* **Saved data entries**
>>>
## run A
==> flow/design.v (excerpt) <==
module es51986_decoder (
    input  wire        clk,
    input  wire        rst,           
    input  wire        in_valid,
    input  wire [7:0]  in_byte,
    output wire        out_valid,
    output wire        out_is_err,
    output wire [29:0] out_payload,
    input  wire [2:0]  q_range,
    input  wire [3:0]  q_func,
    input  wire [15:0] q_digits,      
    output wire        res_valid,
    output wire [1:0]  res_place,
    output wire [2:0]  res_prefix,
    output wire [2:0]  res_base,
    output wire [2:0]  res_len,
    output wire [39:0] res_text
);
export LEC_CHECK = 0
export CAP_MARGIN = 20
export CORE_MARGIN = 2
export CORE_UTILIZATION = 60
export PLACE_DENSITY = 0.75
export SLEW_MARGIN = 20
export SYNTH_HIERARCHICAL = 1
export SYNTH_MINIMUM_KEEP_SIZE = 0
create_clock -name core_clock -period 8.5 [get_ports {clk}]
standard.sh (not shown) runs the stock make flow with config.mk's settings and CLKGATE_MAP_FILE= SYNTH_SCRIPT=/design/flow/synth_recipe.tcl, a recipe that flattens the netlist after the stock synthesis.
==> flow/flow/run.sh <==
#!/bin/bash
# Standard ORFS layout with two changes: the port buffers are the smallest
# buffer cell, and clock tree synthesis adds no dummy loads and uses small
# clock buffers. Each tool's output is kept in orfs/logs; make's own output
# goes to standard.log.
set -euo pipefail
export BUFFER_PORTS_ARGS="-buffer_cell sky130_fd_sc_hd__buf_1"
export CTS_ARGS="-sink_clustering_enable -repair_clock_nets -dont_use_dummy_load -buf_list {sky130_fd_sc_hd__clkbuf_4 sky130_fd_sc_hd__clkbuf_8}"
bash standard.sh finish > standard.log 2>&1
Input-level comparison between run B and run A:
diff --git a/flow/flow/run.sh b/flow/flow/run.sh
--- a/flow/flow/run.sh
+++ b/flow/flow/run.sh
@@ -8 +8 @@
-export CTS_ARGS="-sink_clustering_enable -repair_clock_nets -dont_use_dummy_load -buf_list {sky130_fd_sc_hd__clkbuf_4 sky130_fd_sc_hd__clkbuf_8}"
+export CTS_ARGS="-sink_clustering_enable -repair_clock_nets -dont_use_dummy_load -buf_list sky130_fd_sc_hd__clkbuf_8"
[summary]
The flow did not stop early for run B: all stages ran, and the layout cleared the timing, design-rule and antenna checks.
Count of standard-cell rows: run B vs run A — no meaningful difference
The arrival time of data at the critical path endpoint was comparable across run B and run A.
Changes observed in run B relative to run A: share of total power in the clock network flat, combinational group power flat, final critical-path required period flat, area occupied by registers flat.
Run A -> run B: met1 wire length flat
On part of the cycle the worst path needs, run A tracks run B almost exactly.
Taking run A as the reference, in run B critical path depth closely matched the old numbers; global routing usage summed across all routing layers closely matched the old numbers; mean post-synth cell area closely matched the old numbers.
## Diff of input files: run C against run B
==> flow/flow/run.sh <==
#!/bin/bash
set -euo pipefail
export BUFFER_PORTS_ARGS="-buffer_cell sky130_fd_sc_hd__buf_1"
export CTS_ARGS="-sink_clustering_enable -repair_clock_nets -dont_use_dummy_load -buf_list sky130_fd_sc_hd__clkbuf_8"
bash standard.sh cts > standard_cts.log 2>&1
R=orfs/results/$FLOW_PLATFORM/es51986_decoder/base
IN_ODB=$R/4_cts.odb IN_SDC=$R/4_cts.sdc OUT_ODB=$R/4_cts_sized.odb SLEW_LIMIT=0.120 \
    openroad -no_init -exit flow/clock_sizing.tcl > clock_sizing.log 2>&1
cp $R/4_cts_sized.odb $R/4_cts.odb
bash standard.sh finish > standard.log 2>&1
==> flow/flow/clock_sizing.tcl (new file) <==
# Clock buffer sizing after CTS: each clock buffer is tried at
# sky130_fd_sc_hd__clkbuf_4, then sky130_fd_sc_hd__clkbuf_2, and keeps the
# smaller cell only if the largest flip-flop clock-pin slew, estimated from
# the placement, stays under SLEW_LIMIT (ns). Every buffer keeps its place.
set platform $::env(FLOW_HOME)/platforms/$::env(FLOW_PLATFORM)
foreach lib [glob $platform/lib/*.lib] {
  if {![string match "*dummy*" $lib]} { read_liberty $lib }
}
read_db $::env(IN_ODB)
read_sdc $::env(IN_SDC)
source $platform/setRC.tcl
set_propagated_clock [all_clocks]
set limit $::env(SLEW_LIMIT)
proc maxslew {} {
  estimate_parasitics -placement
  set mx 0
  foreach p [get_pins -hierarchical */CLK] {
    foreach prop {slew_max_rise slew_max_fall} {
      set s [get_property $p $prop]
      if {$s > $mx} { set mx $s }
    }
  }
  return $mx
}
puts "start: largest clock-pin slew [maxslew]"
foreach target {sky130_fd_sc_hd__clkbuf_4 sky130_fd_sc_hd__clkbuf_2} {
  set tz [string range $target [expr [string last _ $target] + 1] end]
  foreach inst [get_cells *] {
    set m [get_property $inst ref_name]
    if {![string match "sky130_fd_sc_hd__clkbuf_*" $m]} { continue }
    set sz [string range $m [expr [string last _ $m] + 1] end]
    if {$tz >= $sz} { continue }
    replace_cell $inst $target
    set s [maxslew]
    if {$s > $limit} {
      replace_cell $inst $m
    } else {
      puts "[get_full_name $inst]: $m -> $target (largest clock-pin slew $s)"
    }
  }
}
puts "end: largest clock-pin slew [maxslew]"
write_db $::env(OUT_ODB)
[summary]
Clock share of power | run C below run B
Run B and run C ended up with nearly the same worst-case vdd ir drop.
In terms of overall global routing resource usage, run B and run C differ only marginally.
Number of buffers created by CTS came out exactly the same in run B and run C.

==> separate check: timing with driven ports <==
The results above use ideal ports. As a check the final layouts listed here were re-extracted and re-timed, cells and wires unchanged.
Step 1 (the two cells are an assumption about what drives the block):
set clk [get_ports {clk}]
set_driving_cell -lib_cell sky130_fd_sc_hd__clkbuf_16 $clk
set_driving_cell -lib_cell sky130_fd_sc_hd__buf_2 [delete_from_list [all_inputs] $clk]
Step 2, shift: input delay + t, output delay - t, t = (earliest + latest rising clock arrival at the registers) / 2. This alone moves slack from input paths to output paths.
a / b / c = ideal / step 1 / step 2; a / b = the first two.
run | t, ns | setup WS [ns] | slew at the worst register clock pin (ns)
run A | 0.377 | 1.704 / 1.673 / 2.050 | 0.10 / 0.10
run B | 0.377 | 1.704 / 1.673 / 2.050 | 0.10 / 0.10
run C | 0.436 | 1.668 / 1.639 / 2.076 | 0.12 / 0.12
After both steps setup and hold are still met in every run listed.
This is an optimization exercise on Yosys and OpenROAD, whose aim is small area, not a production implementation. RTL that was checked went through simulation tests only; none was proved equivalent to the original. For run 2, only the layout was checked, not whether the RTL still works.

--- design.v ---
module nlp_subcode (
    input  wire [15:0] a,
    input  wire [15:0] b,
    output reg  [3:0]  code
);
    wire [4:0] ea = a[14:10];
    wire [4:0] eb = b[14:10];
    wire [9:0] ma = a[9:0];
    wire [9:0] mb = b[9:0];
    wire special = (&ea) | (&eb);
    wire eff_add = a[15] ^ b[15];
    wire        a_ge_b = {ea, ma} >= {eb, mb};
    wire [4:0]  eg = a_ge_b ? ea : eb;
    wire [4:0]  el = a_ge_b ? eb : ea;
    wire [9:0]  mg = a_ge_b ? ma : mb;
    wire [9:0]  ml = a_ge_b ? mb : ma;
    wire        zl = (el == 5'd0);     
    wire [4:0]  d  = eg - el;
    wire [13:0] x_ext = {1'b1, mg, 3'b000};
    wire [13:0] y_ext = zl ? 14'd0 : {1'b1, ml, 3'b000};
    reg  [13:0] y_al;
    reg  [14:0] s;
    reg  [13:0] n;
    reg  [3:0]  lz;
    reg  signed [6:0] e;
    reg         up;
    reg  [5:0]  w;
    reg  [9:0]  w23;
    integer     i;
    always @* begin
        if (d >= 5'd14)
            y_al = {13'd0, |y_ext};
        else
            y_al = (y_ext >> d) | {13'd0, |(y_ext & ~(14'h3fff << d))};
        if (eff_add)
            s = {1'b0, x_ext} + {1'b0, y_al};
        else
            s = {1'b0, x_ext} - {1'b0, y_al};
        lz = 4'd0;
        for (i = 0; i < 14; i = i + 1)
            if (s[i])
                lz = 4'd13 - i[3:0];
        if (s[14]) begin
            n = s[14:1] | {13'd0, s[0]};
            e = {2'b00, eg} + 7'sd1;
        end else begin
            n = s[13:0] << lz;
            e = {2'b00, eg} - {3'b000, lz};
        end
        up = n[2] & (n[1] | n[0] | n[3]);
        w  = {1'b0, n[13:9]} + {5'd0, up & (&n[8:3])};
        if (w[5]) begin
            w = 6'b010000;
            e = e + 7'sd1;
        end
        w23 = {5'd0, w[4:0]} * 10'd23;
        if (special)
            code = 4'hf;
        else if (s == 15'd0 || e <= 7'sd13)
            code = 4'h0;
        else if (e >= 7'sd19)
            code = 4'hf;
        else begin
            case (e[2:0])
                3'd6: code = (w[4:0] >= 5'd23) ? 4'd1 : 4'd0;               
                3'd7: code = (w[4:0] >= 5'd23) ? 4'd2 : 4'd1;               
                3'd0: code = {1'b0, w23[9:7]};                           
                3'd1: code = w23[9:6];                           
                default: code = (w[4:0] >= 5'd23) ? 4'hf : w23[8:5];  
            endcase
        end
    end
endmodule
module nlp_fp16_max (
    input  wire [15:0] a,
    input  wire [15:0] b,
    output wire [15:0] y
);
    assign y = (a[15] != b[15]) ? (a[15] ? b : a) :
               (!a[15])         ? ((a[14:0] >= b[14:0]) ? a : b) :
                                  ((a[14:0] <= b[14:0]) ? a : b);
endmodule
module nlp_lod (
    input  wire [31:0] x,
    output reg  [3:0]  pos,
    output wire        flag
);
    integer i;
    always @* begin
        pos = 4'd0;
        for (i = 0; i < 16; i = i + 1)
            if (x[16 + i])
                pos = i[3:0];
    end
    assign flag = x[5'd15 + {1'b0, pos}];
endmodule
module nlp_rdiv (
    input  wire [3:0] s,
    input  wire [3:0] ks,
    output wire [3:0] e
);
    wire [4:0] sh = {1'b0, s} + {1'b0, ks};
    wire [4:0] df = 5'd14 - sh;
    assign e = (sh <= 5'd14) ? df[3:0] : 4'd0;
endmodule
module nlp_pipe_ma (
    input  wire        clk,
    input  wire        reset,
    input  wire        in_valid,
    input  wire [9:0]  in_addr,
    input  wire [63:0] in_word,
    input  wire [15:0] gmax_in,
    output wire        max_valid,
    output wire [9:0]  max_addr,
    output wire [15:0] max_data,
    output wire        vec_valid,
    output wire [9:0]  vec_addr,
    output wire [15:0] vec_out,
    output wire [31:0] acc_out
);
    reg  [5:1]  v;
    reg  [9:0]  a1, a2, a3, a4, a5;
    reg  [15:0] m1, m2;
    reg  [15:0] k1, k2, k3, k4, k5;
    reg  [3:0]  h3, h4, h5;
    reg  [31:0] acc;
    wire [15:0] max_ab, max_cd, row_max;
    nlp_fp16_max u_max_ab (.a(in_word[15:0]),  .b(in_word[31:16]), .y(max_ab));
    nlp_fp16_max u_max_cd (.a(in_word[47:32]), .b(in_word[63:48]), .y(max_cd));
    nlp_fp16_max u_max_row (.a(max_ab), .b(max_cd), .y(row_max));
    wire [15:0] code;
    genvar g;
    generate
        for (g = 0; g < 4; g = g + 1) begin : g_lane
            nlp_subcode u_sc (.a(in_word[16*g +: 16]), .b(row_max), .code(code[4*g +: 4]));
        end
    endgenerate
    wire [3:0] code5;
    nlp_subcode u_sc5 (.a(m2), .b(gmax_in), .code(code5));
    wire [31:0] lane_val0 = 32'h00010000 >> k5[3:0];
    wire [31:0] lane_val1 = 32'h00010000 >> k5[7:4];
    wire [31:0] lane_val2 = 32'h00010000 >> k5[11:8];
    wire [31:0] lane_val3 = 32'h00010000 >> k5[15:12];
    wire [31:0] tree_sum  = (lane_val0 + lane_val1) + (lane_val2 + lane_val3);
    always @(posedge clk) begin
        if (reset) begin
            v   <= 5'd0;
            acc <= 32'd0;
        end else begin
            v <= {v[4:1], in_valid};
            if (v[5])
                acc <= (acc >> h5) + tree_sum;
        end
    end
    always @(posedge clk) begin
        a1 <= in_addr;  a2 <= a1;  a3 <= a2;  a4 <= a3;  a5 <= a4;
        m1 <= row_max;  m2 <= m1;
        k1 <= code;  k2 <= k1;  k3 <= k2;  k4 <= k3;  k5 <= k4;
        h3 <= code5;  h4 <= h3;  h5 <= h4;
    end
    assign max_valid = v[2];
    assign max_addr  = a2;
    assign max_data  = m2;
    assign vec_valid = v[5];
    assign vec_addr  = a5;
    assign vec_out   = k5;
    assign acc_out   = acc;
endmodule
module nlp_pipe_rp (
    input  wire        clk,
    input  wire        reset,
    input  wire        stall,
    input  wire [31:0] x_in,
    output wire [3:0]  ks_out,
    output wire        thr_f,
    output wire        thr_nz,
    output wire [15:0] thr_out
);
    reg [3:0] ks;
    reg       f;
    reg       nz;
    wire [3:0] lod_pos;
    wire       lod_flag;
    nlp_lod u_lod (.x(x_in), .pos(lod_pos), .flag(lod_flag));
    always @(posedge clk) begin
        if (reset) begin
            ks <= 4'd0;
            f  <= 1'b0;
            nz <= 1'b0;
        end else if (!stall) begin
            ks <= lod_pos;
            f  <= lod_flag;
            nz <= 1'b1;
        end
    end
    assign ks_out  = ks;
    assign thr_f   = f;
    assign thr_nz  = nz;
    assign thr_out = nz ? {6'b001110, f, 9'h08B} : 16'h0000;
endmodule
module nlp_pipe_div (
    input  wire        clk,
    input  wire        reset,
    input  wire        in_valid,
    input  wire [15:0] lmax_in,
    input  wire [15:0] gmax_in,
    input  wire [15:0] ky_in,
    input  wire [3:0]  ks_in,
    input  wire        thr_f,
    input  wire        thr_nz,
    output wire        out_valid,
    output wire [63:0] out_word
);
    reg  [5:1]  v;
    reg  [15:0] u1, u2, u3;
    reg  [15:0] q4, q5;
    reg         f4, f5, z4, z5;
    wire [3:0] code;
    nlp_subcode u_sc (.a(lmax_in), .b(gmax_in), .code(code));
    wire [15:0] s;
    wire [15:0] e;
    genvar g;
    generate
        for (g = 0; g < 4; g = g + 1) begin : g_ch
            wire [4:0] sum = {1'b0, code} + {1'b0, ky_in[4*g +: 4]};
            assign s[4*g +: 4] = sum[4] ? 4'hf : sum[3:0];
            nlp_rdiv u_rdiv (.s(u3[4*g +: 4]), .ks(ks_in), .e(e[4*g +: 4]));
            assign out_word[16*g +: 16] = {2'b00, q5[4*g +: 4], f5, 1'b0, z5, 3'b000, z5, 1'b0, z5, z5};
        end
    endgenerate
    always @(posedge clk) begin
        if (reset)
            v <= 5'd0;
        else
            v <= {v[4:1], in_valid};
    end
    always @(posedge clk) begin
        u1 <= s;  u2 <= u1;  u3 <= u2;
        q4 <= thr_nz ? e : 16'd0;  q5 <= q4;
        f4 <= thr_f;  f5 <= f4;
        z4 <= thr_nz;  z5 <= z4;
    end
    assign out_valid = v[5];
endmodule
<<<
* **REQUIRED WORK**
In the records above, find each line holding "across" and copy it.

* **ANSWER BOX**
The arrival time of data at the critical path endpoint was comparable across run B and run A.
Taking run A as the reference, in run B critical path depth closely matched the old numbers; global routing usage summed across all routing layers closely matched the old numbers; mean post-synth cell area closely matched the old numbers.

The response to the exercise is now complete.